Arteriovenous fistulas and grafts are lifelines for most hemodialysis patients, and a low access flow rate often requires patency-related intervention, such as angioplasty or thrombectomy, to prevent access failure. We examined whether early access flow rate, measured after initial fistula/graft cannulation, predicts vascular access patency-related intervention within 1 year.
This was a single-center retrospective cohort study. Among 172 patients undergoing surgical creation of a fistula/graft, 52 (30.2%) had documented access flow rates measurement by the Transonic™ ultrasound dilution technique, performed within an average of 48 days from initial access cannulation. The need for a patency-related intervention, defined as undergoing a fistulogram, angioplasty, thrombectomy, or surgical revision, was ascertained within 1 year. A receiver-operating characteristic curve (ROC) was generated to evaluate the diagnostic performance of first and average access flow rates for predicting patency-related intervention within 1 year.

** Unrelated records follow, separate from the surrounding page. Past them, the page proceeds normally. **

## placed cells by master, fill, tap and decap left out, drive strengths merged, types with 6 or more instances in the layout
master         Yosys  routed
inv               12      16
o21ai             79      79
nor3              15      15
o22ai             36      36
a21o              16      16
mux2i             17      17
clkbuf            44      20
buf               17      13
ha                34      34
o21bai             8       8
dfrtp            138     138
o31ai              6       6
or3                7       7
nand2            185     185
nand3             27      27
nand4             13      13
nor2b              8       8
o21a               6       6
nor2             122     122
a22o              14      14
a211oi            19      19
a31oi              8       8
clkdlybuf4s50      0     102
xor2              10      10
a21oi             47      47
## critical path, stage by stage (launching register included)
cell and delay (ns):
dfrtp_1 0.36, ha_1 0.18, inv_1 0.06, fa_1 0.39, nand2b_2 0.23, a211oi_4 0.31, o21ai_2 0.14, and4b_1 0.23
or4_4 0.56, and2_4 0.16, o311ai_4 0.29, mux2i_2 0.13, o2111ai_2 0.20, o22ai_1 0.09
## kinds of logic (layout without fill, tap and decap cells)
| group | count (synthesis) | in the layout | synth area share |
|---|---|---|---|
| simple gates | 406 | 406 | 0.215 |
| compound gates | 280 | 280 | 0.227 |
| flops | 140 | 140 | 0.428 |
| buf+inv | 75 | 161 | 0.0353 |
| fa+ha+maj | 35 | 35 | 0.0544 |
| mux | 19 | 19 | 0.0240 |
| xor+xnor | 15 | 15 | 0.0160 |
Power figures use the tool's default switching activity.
$ cat src/rtl/tdc_edge_det.sv
// Registered rising-edge detector for one filter valid line. The history
// register is updated every cycle, so a level held across several cycles
// produces exactly one detect pulse, in the first cycle it is seen high.
module tdc_edge_det (
  input  logic clk,
  input  logic rst,
  input  logic valid_i,
  output logic rise_o
);

  logic valid_q;

  // Keep one cycle of valid history.
  always_ff @(posedge clk or posedge rst) begin
    if (rst) valid_q <= 1'b0;
    else     valid_q <= valid_i;
  end

  assign rise_o = valid_i & ~valid_q;

endmodule

$ cat src/rtl/tdc_meas_sequencer.sv
// Start/stop TDC measurement sequencer. It arms the start and stop hit gates,
// latches each channel's fine code when that channel's filter valid rises,
// counts coarse cycles between the two edges, and aborts with a timeout if
// no stop edge arrives. It then presents the result over valid/ready and
// waits a holdoff period before it accepts another arm.
module tdc_meas_sequencer #(
  parameter int COARSE_W = tdc_pkg::COARSE_W_DEF,
  parameter int FINE_W   = tdc_pkg::FINE_W_DEF,
  parameter int TIMEOUT  = 1000,
  parameter int HOLDOFF  = 4
) (
  input  logic                clk,
  input  logic                rst,
  input  logic                arm,
  input  logic                start_valid,
  input  logic                stop_valid,
  input  logic [FINE_W-1:0]   start_fine,
  input  logic [FINE_W-1:0]   stop_fine,
  output logic                hit_en_start,
  output logic                hit_en_stop,
  output logic                busy,
  output logic                res_valid,
  input  logic                res_ready,
  output logic [COARSE_W-1:0] res_coarse,
  output logic [FINE_W-1:0]   res_start_fine,
  output logic [FINE_W-1:0]   res_stop_fine,
  output logic                res_timeout
);

  import tdc_pkg::*;

  // TIMEOUT < 2**COARSE_W, so the coarse counter stops before it can wrap.
  localparam logic [COARSE_W-1:0] TIMEOUT_C    = COARSE_W'(TIMEOUT);
  localparam int                  HO_W         = $clog2(HOLDOFF + 1);
  localparam logic [HO_W-1:0]     HOLDOFF_LAST = HO_W'(HOLDOFF - 1);

  tdc_state_e          state_q, state_d;
  logic [COARSE_W-1:0] coarse_q, coarse_d;
  logic [COARSE_W-1:0] coarse_inc;
  logic [HO_W-1:0]     holdoff_q, holdoff_d;
  logic                hit_en_start_q, hit_en_start_d;
  logic                hit_en_stop_q, hit_en_stop_d;
  logic                res_valid_q, res_valid_d;
  logic [COARSE_W-1:0] res_coarse_q, res_coarse_d;
  logic [FINE_W-1:0]   res_start_fine_q, res_start_fine_d;
  logic [FINE_W-1:0]   res_stop_fine_q, res_stop_fine_d;
  logic                res_timeout_q, res_timeout_d;
  logic                s_rise, p_rise;

  tdc_edge_det u_start_edge (
    .clk     (clk),
    .rst     (rst),
    .valid_i (start_valid),
    .rise_o  (s_rise)
  );

  tdc_edge_det u_stop_edge (
    .clk     (clk),
    .rst     (rst),
    .valid_i (stop_valid),
    .rise_o  (p_rise)
  );

  assign coarse_inc = coarse_q + COARSE_W'(1);

  // Next-state, gate and result logic; every register holds its value unless a case below changes it.
  always_comb begin
    state_d          = state_q;
    coarse_d         = coarse_q;
    holdoff_d        = holdoff_q;
    hit_en_start_d   = hit_en_start_q;
    hit_en_stop_d    = hit_en_stop_q;
    res_valid_d      = res_valid_q;
    res_coarse_d     = res_coarse_q;
    res_start_fine_d = res_start_fine_q;
    res_stop_fine_d  = res_stop_fine_q;
    res_timeout_d    = res_timeout_q;

    unique case (state_q)
      ST_IDLE: begin
        if (arm) begin
          state_d        = ST_WAIT_START;
          hit_en_start_d = 1'b1;
          hit_en_stop_d  = 1'b1;
        end
      end

      // A stop edge on its own is ignored here; only a start edge advances.
      ST_WAIT_START: begin
        if (s_rise) begin
          res_start_fine_d = start_fine;
          coarse_d         = '0;
          hit_en_start_d   = 1'b0;
          if (p_rise) begin
            res_stop_fine_d = stop_fine;
            res_coarse_d    = '0;
            res_timeout_d   = 1'b0;
            hit_en_stop_d   = 1'b0;
            res_valid_d     = 1'b1;
            state_d         = ST_DONE;
          end else begin
            state_d = ST_WAIT_STOP;
          end
        end
      end

      // A stop edge takes priority over a timeout that expires in the same cycle.
      ST_WAIT_STOP: begin
        coarse_d = coarse_inc;
        if (p_rise) begin
          res_stop_fine_d = stop_fine;
          res_coarse_d    = coarse_inc;
          res_timeout_d   = 1'b0;
          hit_en_stop_d   = 1'b0;
          res_valid_d     = 1'b1;
          state_d         = ST_DONE;
        end else if (coarse_inc == TIMEOUT_C) begin
          res_stop_fine_d = '0;
          res_coarse_d    = TIMEOUT_C;
          res_timeout_d   = 1'b1;
          hit_en_stop_d   = 1'b0;
          res_valid_d     = 1'b1;
          state_d         = ST_DONE;
        end
      end

      // Hold the result for as long as the readout needs; no timeout applies here.
      ST_DONE: begin
        if (res_ready) begin
          res_valid_d = 1'b0;
          holdoff_d   = '0;
          state_d     = ST_REARM;
        end
      end

      // Give the filters time to finish before the next measurement is armed.
      ST_REARM: begin
        hit_en_start_d = 1'b0;
        hit_en_stop_d  = 1'b0;
        if (holdoff_q == HOLDOFF_LAST) begin
          state_d = ST_IDLE;
        end else begin
          holdoff_d = holdoff_q + HO_W'(1);
        end
      end

      default: begin
        state_d        = ST_IDLE;
        hit_en_start_d = 1'b0;
        hit_en_stop_d  = 1'b0;
        res_valid_d    = 1'b0;
      end
    endcase
  end

  // State, counter and result registers; reset discards any pending result.
  always_ff @(posedge clk or posedge rst) begin
    if (rst) begin
      state_q          <= ST_IDLE;
      coarse_q         <= '0;
      holdoff_q        <= '0;
      hit_en_start_q   <= 1'b0;
      hit_en_stop_q    <= 1'b0;
      res_valid_q      <= 1'b0;
      res_coarse_q     <= '0;
      res_start_fine_q <= '0;
      res_stop_fine_q  <= '0;
      res_timeout_q    <= 1'b0;
    end else begin
      state_q          <= state_d;
      coarse_q         <= coarse_d;
      holdoff_q        <= holdoff_d;
      hit_en_start_q   <= hit_en_start_d;
      hit_en_stop_q    <= hit_en_stop_d;
      res_valid_q      <= res_valid_d;
      res_coarse_q     <= res_coarse_d;
      res_start_fine_q <= res_start_fine_d;
      res_stop_fine_q  <= res_stop_fine_d;
      res_timeout_q    <= res_timeout_d;
    end
  end

  assign busy           = tdc_is_busy(state_q);
  assign hit_en_start   = hit_en_start_q;
  assign hit_en_stop    = hit_en_stop_q;
  assign res_valid      = res_valid_q;
  assign res_coarse     = res_coarse_q;
  assign res_start_fine = res_start_fine_q;
  assign res_stop_fine  = res_stop_fine_q;
  assign res_timeout    = res_timeout_q;

endmodule
==> src/flat_wrapper.sv <==
// flat-port wrapper written by rule: the top's interface ports become plain ports
module apb_mst_arb2_flat 
#(
    parameter int PADDR_SIZE = 10,
    parameter int PDATA_SIZE = 8,
    parameter int TIMEOUT    = 16
)
  (PCLK, PRESETn, bus_S_PSEL, bus_S_PENABLE, bus_S_PPROT, bus_S_PWRITE, bus_S_PSTRB, bus_S_PADDR, bus_S_PWDATA, bus_S_PREADY, bus_S_PSLVERR, bus_S_PRDATA, bus_PSEL, bus_PENABLE, bus_PWRITE, bus_PPROT, bus_PSTRB, bus_PADDR, bus_PWDATA, bus_PRDATA, bus_PREADY, bus_PSLVERR, bus_GNT);
  apb_mst_arb2_if #(.PADDR_SIZE(PADDR_SIZE), .PDATA_SIZE(PDATA_SIZE)) bus_i ();
  input  logic PCLK;
  input  logic PRESETn;
  input wire logic [$bits(bus_i.S_PSEL)-1:0] bus_S_PSEL;
  input wire logic [$bits(bus_i.S_PENABLE)-1:0] bus_S_PENABLE;
  input wire logic [$bits(bus_i.S_PPROT)-1:0] bus_S_PPROT;
  input wire logic [$bits(bus_i.S_PWRITE)-1:0] bus_S_PWRITE;
  input wire logic [$bits(bus_i.S_PSTRB)-1:0] bus_S_PSTRB;
  input wire logic [$bits(bus_i.S_PADDR)-1:0] bus_S_PADDR;
  input wire logic [$bits(bus_i.S_PWDATA)-1:0] bus_S_PWDATA;
  output wire logic [$bits(bus_i.S_PREADY)-1:0] bus_S_PREADY;
  output wire logic [$bits(bus_i.S_PSLVERR)-1:0] bus_S_PSLVERR;
  output wire logic [$bits(bus_i.S_PRDATA)-1:0] bus_S_PRDATA;
  output wire logic [$bits(bus_i.PSEL)-1:0] bus_PSEL;
  output wire logic [$bits(bus_i.PENABLE)-1:0] bus_PENABLE;
  output wire logic [$bits(bus_i.PWRITE)-1:0] bus_PWRITE;
  output wire logic [$bits(bus_i.PPROT)-1:0] bus_PPROT;
  output wire logic [$bits(bus_i.PSTRB)-1:0] bus_PSTRB;
  output wire logic [$bits(bus_i.PADDR)-1:0] bus_PADDR;
  output wire logic [$bits(bus_i.PWDATA)-1:0] bus_PWDATA;
  input wire logic [$bits(bus_i.PRDATA)-1:0] bus_PRDATA;
  input wire logic [$bits(bus_i.PREADY)-1:0] bus_PREADY;
  input wire logic [$bits(bus_i.PSLVERR)-1:0] bus_PSLVERR;
  output wire logic [$bits(bus_i.GNT)-1:0] bus_GNT;
  assign bus_i.S_PSEL = bus_S_PSEL;
  assign bus_i.S_PENABLE = bus_S_PENABLE;
  assign bus_i.S_PPROT = bus_S_PPROT;
  assign bus_i.S_PWRITE = bus_S_PWRITE;
  assign bus_i.S_PSTRB = bus_S_PSTRB;
  assign bus_i.S_PADDR = bus_S_PADDR;
  assign bus_i.S_PWDATA = bus_S_PWDATA;
  assign bus_S_PREADY = bus_i.S_PREADY;
  assign bus_S_PSLVERR = bus_i.S_PSLVERR;
  assign bus_S_PRDATA = bus_i.S_PRDATA;
  assign bus_PSEL = bus_i.PSEL;
  assign bus_PENABLE = bus_i.PENABLE;
  assign bus_PWRITE = bus_i.PWRITE;
  assign bus_PPROT = bus_i.PPROT;
  assign bus_PSTRB = bus_i.PSTRB;
  assign bus_PADDR = bus_i.PADDR;
  assign bus_PWDATA = bus_i.PWDATA;
  assign bus_i.PRDATA = bus_PRDATA;
  assign bus_i.PREADY = bus_PREADY;
  assign bus_i.PSLVERR = bus_PSLVERR;
  assign bus_GNT = bus_i.GNT;
  apb_mst_arb2 #(.PADDR_SIZE(PADDR_SIZE), .PDATA_SIZE(PDATA_SIZE), .TIMEOUT(TIMEOUT)) u_core (.PCLK(PCLK), .PRESETn(PRESETn), .bus(bus_i));
endmodule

Twenty-eight (53.8%) of the 52 study subjects required a patency-related intervention within 1 year. Their characteristics were not significantly different from those who did not require patency-related interventions. However, first access flow rates were significantly lower in patients requiring patency-related intervention compared to those who did not (898 vs. 1471 mL/min; p = 0.003), as were average access flow rates (841 vs. 1506 mL/min; p < 0.001). The ROC analyses revealed that first access flow rates and average access flow rates predicted the need for patency-related intervention within 1 year, with an area under-the-ROC curve of 0.743 (95% confidence interval [CI] 0.608, 0.877) and 0.775 (95% CI 0.648, 0.903), respectively, demonstrating acceptable discrimination.
In adults undergoing hemodialysis, early access flow rate measurement can predict patency-related intervention within 1 year after initial vascular access cannulation. Additional studies are required to confirm these findings and identify optimal access flow rate cut-off values to predict vascular accesses at higher risk of stenosis.